US Dollar Weakens as Markets Cheer Vaccine Rollout, Await More Stimulus
Arslan Butt • 1 min read
The US dollar continues to trade weak, near the lowest level seen since two and a half years, as traders look for confirmation about more fiscal stimulus measures being rolled out in the US. At the time of writing, the US dollar index DXY is trading around 90.98.
Representatives from both parties have resumed discussions on the coronavirus relief package for the first time after the recent presidential election. Earlier this week, Republicans proposed a $908 billion package, and reports point to its possible acceptance ahead of the December 11 deadline to pass a budget.
While the US dollar weakened over rising hopes for more stimulus, the reserve currency’s safe haven status also suffered after Britain became the first country in the world to approve Pfizer’s vaccine.
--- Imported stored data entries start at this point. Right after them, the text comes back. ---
<file path="src/rtl/adder_arbiter.sv">
// Two-requester arbiter in front of one shared external W-bit adder; each grant runs IDLE->CALC->RESP.
// Define ADDER_ARB_ROUND_ROBIN_EN for round-robin arbitration; otherwise req0 has fixed priority.
module adder_arbiter #(
    parameter int unsigned W = 4
) (
    input  logic         clk,
    input  logic         rst_n,
    input  logic         req0_valid,
    input  logic [W-1:0] req0_x,
    input  logic [W-1:0] req0_y,
    output logic         req0_ready,
    input  logic         req1_valid,
    input  logic [W-1:0] req1_x,
    input  logic [W-1:0] req1_y,
    output logic         req1_ready,
    output logic [W-1:0] add_x,
    output logic [W-1:0] add_y,
    input  logic [W-1:0] add_s,
    input  logic         add_c,
    output logic         rsp_valid,
    input  logic         rsp_ready,
    output logic [W:0]   rsp_sum,
    output logic         rsp_id
);

    typedef enum logic [1:0] {StIdle, StCalc, StResp} state_e;

    state_e       state_q, state_d;
    logic [W-1:0] op_x_q, op_x_d;
    logic [W-1:0] op_y_q, op_y_d;
    logic         grant_q, grant_d;
    logic [W:0]   sum_q, sum_d;
    logic         id_q, id_d;
    logic         pick1;
    logic         ready0, ready1;
`ifdef ADDER_ARB_ROUND_ROBIN_EN
    logic         prio_q, prio_d;
`endif

    // pick1 is only meaningful when at least one requester is valid
    always_comb begin
`ifdef ADDER_ARB_ROUND_ROBIN_EN
        pick1 = req1_valid & (~req0_valid | prio_q);
`else
        pick1 = ~req0_valid;
`endif
    end

    always_comb begin
        state_d   = state_q;
        op_x_d    = op_x_q;
        op_y_d    = op_y_q;
        grant_d   = grant_q;
        sum_d     = sum_q;
        id_d      = id_q;
        ready0    = 1'b0;
        ready1    = 1'b0;
        add_x     = '0;
        add_y     = '0;
        rsp_valid = 1'b0;
`ifdef ADDER_ARB_ROUND_ROBIN_EN
        prio_d    = prio_q;
`endif
        unique case (state_q)
            StIdle: begin
                if (req0_valid || req1_valid) begin
                    grant_d = pick1;
                    ready0  = ~pick1;
                    ready1  = pick1;
                    op_x_d  = pick1 ? req1_x : req0_x;
                    op_y_d  = pick1 ? req1_y : req0_y;
`ifdef ADDER_ARB_ROUND_ROBIN_EN
                    prio_d  = ~pick1;
`endif
                    state_d = StCalc;
                end
            end
            StCalc: begin
                add_x   = op_x_q;
                add_y   = op_y_q;
                sum_d   = {add_c, add_s};
                id_d    = grant_q;
                state_d = StResp;
            end
            StResp: begin
                rsp_valid = 1'b1;
                if (rsp_ready) begin
                    state_d = StIdle;
                end
            end
            default: state_d = StIdle;
        endcase
    end

    // Ready is combinational from IDLE, so it must be masked while reset is held
    assign req0_ready = ready0 & rst_n;
    assign req1_ready = ready1 & rst_n;
    assign rsp_sum    = sum_q;
    assign rsp_id     = id_q;

    always_ff @(posedge clk or negedge rst_n) begin
        if (!rst_n) begin
            state_q <= StIdle;
            op_x_q  <= '0;
            op_y_q  <= '0;
            grant_q <= 1'b0;
            sum_q   <= '0;
            id_q    <= 1'b0;
        end else begin
            state_q <= state_d;
            op_x_q  <= op_x_d;
            op_y_q  <= op_y_d;
            grant_q <= grant_d;
            sum_q   <= sum_d;
            id_q    <= id_d;
        end
    end

`ifdef ADDER_ARB_ROUND_ROBIN_EN
    always_ff @(posedge clk or negedge rst_n) begin
        if (!rst_n) begin
            prio_q <= 1'b0;
        end else begin
            prio_q <= prio_d;
        end
    end
`endif

endmodule
</file>
<file path="config.mk">
export PLATFORM = sky130hd
export DESIGN_NAME = adder_arbiter
export DESIGN_NICKNAME = d
export VERILOG_FILES = /design/src/rtl/adder_arbiter.sv
export SDC_FILE = /design/constraint.sdc
export NUM_CORES = 1
export LEC_CHECK = 0
export ABC_AREA = 1
export BUFFER_PORTS_ARGS = -buffer_cell sky130_fd_sc_hd__buf_2
export CORE_MARGIN = 8
export CORE_UTILIZATION = 40
export CTS_BUF_LIST = sky130_fd_sc_hd__clkbuf_4 sky130_fd_sc_hd__clkbuf_8
export CTS_CLUSTER_SIZE = 10
export DETAILED_ROUTE_END_ITERATION = 8
export MAX_ROUTING_LAYER = met4
export PLACE_DENSITY_LB_ADDON = 0.1
export SYNTH_ARGS = -nofsm -noshare
export SYNTH_HDL_FRONTEND = slang
export SYNTH_SLANG_ARGS = --single-unit
</file>
<file path="constraint.sdc">
create_clock -name clk -period 1.3 [get_ports clk]
set_clock_uncertainty 0.1 [all_clocks]
set_input_delay 0.065 -clock clk [delete_from_list [all_inputs] [get_ports clk]]
set_output_delay 0.065 -clock clk [all_outputs]
set_load 0.03 [all_outputs]
</file>
==> impl_metrics.ini <==
[routing]
via_per_inst = 4.43
totalWireLength_um = 2830
drt_iter0_drc = 21
vias = 1015
wire_per_inst_um = 12.4
ant_nets = 0
first_pass_iters = 4
drcViolationCount = 0

[final_layout]
mostFrequentLayoutCell = nand2_1
antennaDiodeCount = 0
drive_gt1_frac = 0.408
fin_util = 0.749
stdcell_area_um2 = 1640
fillers = 164
area_growth_pct = 79.7
final_cell_mix = nand2_1, buf_2, dlygate4sd3_1
final_nets = 228

[logic_synthesis]
syn_area_um2 = 913
syn-num-nets = 149
yosys_warnings = 0
synth.distinct_cells = 14
ys_ff_latch = 17
synth.avg_cell_area_um2 = 7.43
synthCells = 123
yosysSeqAreaShare = 0.466

[place]
globalplace.congestion = 0.736
dp_hpwl_um = 1670
io_buffers = 42
postPlaceCellArea_um2 = 1130

[setup_path]
slowest_stage = dfrtp_2
path_delay_family = flip-flops
end_kind = output port
crit_buf_inv = 3
critical_path.startpoint_type = flip-flop
rr_worst_depth = 6
cp_max_fo = 6
cpMostUsedCell = buf_6
critPathRequiredTime_ps = 1130
cp_num_cells = 4
crit_path_max_incr_delay_ps = 430
path_cells = clkinv_4 -> buf_6 -> nor2_4 -> buf_6
worstPathArrival_ps = 1240
worstSetupPathType = reg -> out

[pwr]
power.total_mw = 3.35
leakagePower_nw = 0.891
p_per_area_nw_per_um2 = 2040
ir_drop_mv = 1.20

[global_route]
grt_pass1_wl_um = 4640
grt_max_degree = 18
antenna_found_initial = 0
grtUsageTotal = 0.144
gr-total-overflow = 0
grt_pass1_vias = 1023

[timing]
rsz0062_at_grt = true
finalHoldViolations = 0
drv_slew = 0
tightest_slew_ps = 229
max_slew_margin = 0.847
worst_slack_ps = -105
final.min_clock_period_ps = 1400
timing.final.crit_share = 1.08
whs_ps = 49.3
setup_viol = 11
max_freq_ghz = 0.712

[worst_hold_path]
hold_path.class = in -> reg
hold_depth = 4

[cts]
h-tree-depth = 1
cts.path.max_buffers = 2
root_buffer = clkbuf_4
clk_pin_slew_ps = 110
cts_tree = built
cts_buffers = 3
clkSinkCount = 17
worstSkewPairLatency_ps = 290

[outcome]
status = finished, violations left
violations = setup timing

[floorplan]
start_util = 0.417
die_w_um = 63.8
fp.coreArea_um2 = 2190
dieArea_um2 = 4070
core.rowCount = 17
fp.dieH_um = 63.8
io_pins = 43

[job]
cap_violations = 0
synthesized netlist by cell type:
library cell	count	area (um2)
o21ai_1	1	5.00
buf_6	4	45.0
nor2_8	1	20.0
inv_4	1	6.26
dfrtp_1	17	425
nand3_1	7	35.0
nand2_2	1	6.26
nor3_2	1	10.0
nand2_1	63	236
nor2_2	3	18.8
nand2_4	2	22.5
inv_2	2	7.51
inv_1	11	41.3
nor2_1	9	33.8
cell type report:
class	instances	area [um2]	area share
multi-input cells	89	490	0.299
clock inverters	1	5.00	0.00305
repair buffers	77	603	0.367
flip-flops and latches	17	428	0.261
inverters	14	57.6	0.0351
well taps	28	35.0	0.0213
clock buffers	3	22.5	0.0137
per-stage QoR:
step                      std cells  TNS (ps)  setup slack, ps
after global routing            229     -1470             -167
final                           229      -744             -105
after floorplan                 123         0             13.0
after detailed placement        191         0              137
after global placement          191         0              170
after CTS                       225     -1050             -105
tightest hold or removal path, cell delays in order:
cell     delay (ps)
buf_2           120
nand3_2          80
buf_4           100
nand2_1          40
cells by family (layout without fill, tap and decap cells):
family                 Yosys count  count (layout)  synth area share
flip-flops                      17              17             0.466
buffers and inverters           18              95             0.110
AND/OR/NAND/NOR                 87              88             0.419
AO/OA/AOI/OAI                    1               1           0.00547
power by group:
group	internal [mW]	total [mW]	switching [mW]
combinational	0.848	2.12	1.27
clock	0.114	0.285	0.171
sequential	0.782	0.941	0.159
total	1.74	3.35	1.60
state kept, by name (all words and copies together), names as in the netlist:
register / flops
grant_q: 1
op_x_q: 4
op_y_q: 4
rsp_id: 1
rsp_sum: 5
state_q: 2
final timing paths:
| kind | from | endpoint | slack [ps] |
|---|---|---|---|
| max in group asynchronous | rst_n | state_q[0]$_DFFE_PN0P_ | 720 |
| max | state_q[1]$_DFFE_PN0P_ | rsp_valid | -100 |
| min in group asynchronous | rst_n | op_y_q[1]$_DFFE_PN0P_ | 170 |
| min reg2reg | rsp_sum[1]$_DFFE_PN0N_ | rsp_sum[1]$_DFFE_PN0N_ | 380 |
| min | req1_valid | grant_q$_DFFE_PN0P_ | 50 |
| max reg2reg | state_q[1]$_DFFE_PN0P_ | state_q[1]$_DFFE_PN0P_ | 60 |
per-layer routing:
layer | global-route usage | up-vias | part of all wire
met1 | 0.149 | 453 | 0.41
li1 | - | 523 | -
met3 | 0.0505 | 2 | 0.082
met2 | 0.246 | 37 | 0.51
met5 | - | - | 0
met4 | 0.0501 | 0 | 0.0042
timing repair:
action	4_1_cts	5_1_grt
hold buffers	23	0
cloned	0	1
setup endpoints to repair	11	11
buffers inserted	7	3
pin swaps	4	3
hold endpoints to repair	31	0
gates resized for setup	21	27
Power figures use the tool's default switching activity.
The vaccine rollout is scheduled to begin as soon as next week, and raised hopes that the pandemic could soon be brought under control, sending traders towards riskier instruments instead.
Meanwhile, the Euro has risen above the key level of 1.20 and is trading close to the highest level seen in over 18 months despite the possibility of the ECB rolling out more QE measures next week. The common currency benefited from an improvement in the risk sentiment over vaccine optimism, further weakening the US dollar.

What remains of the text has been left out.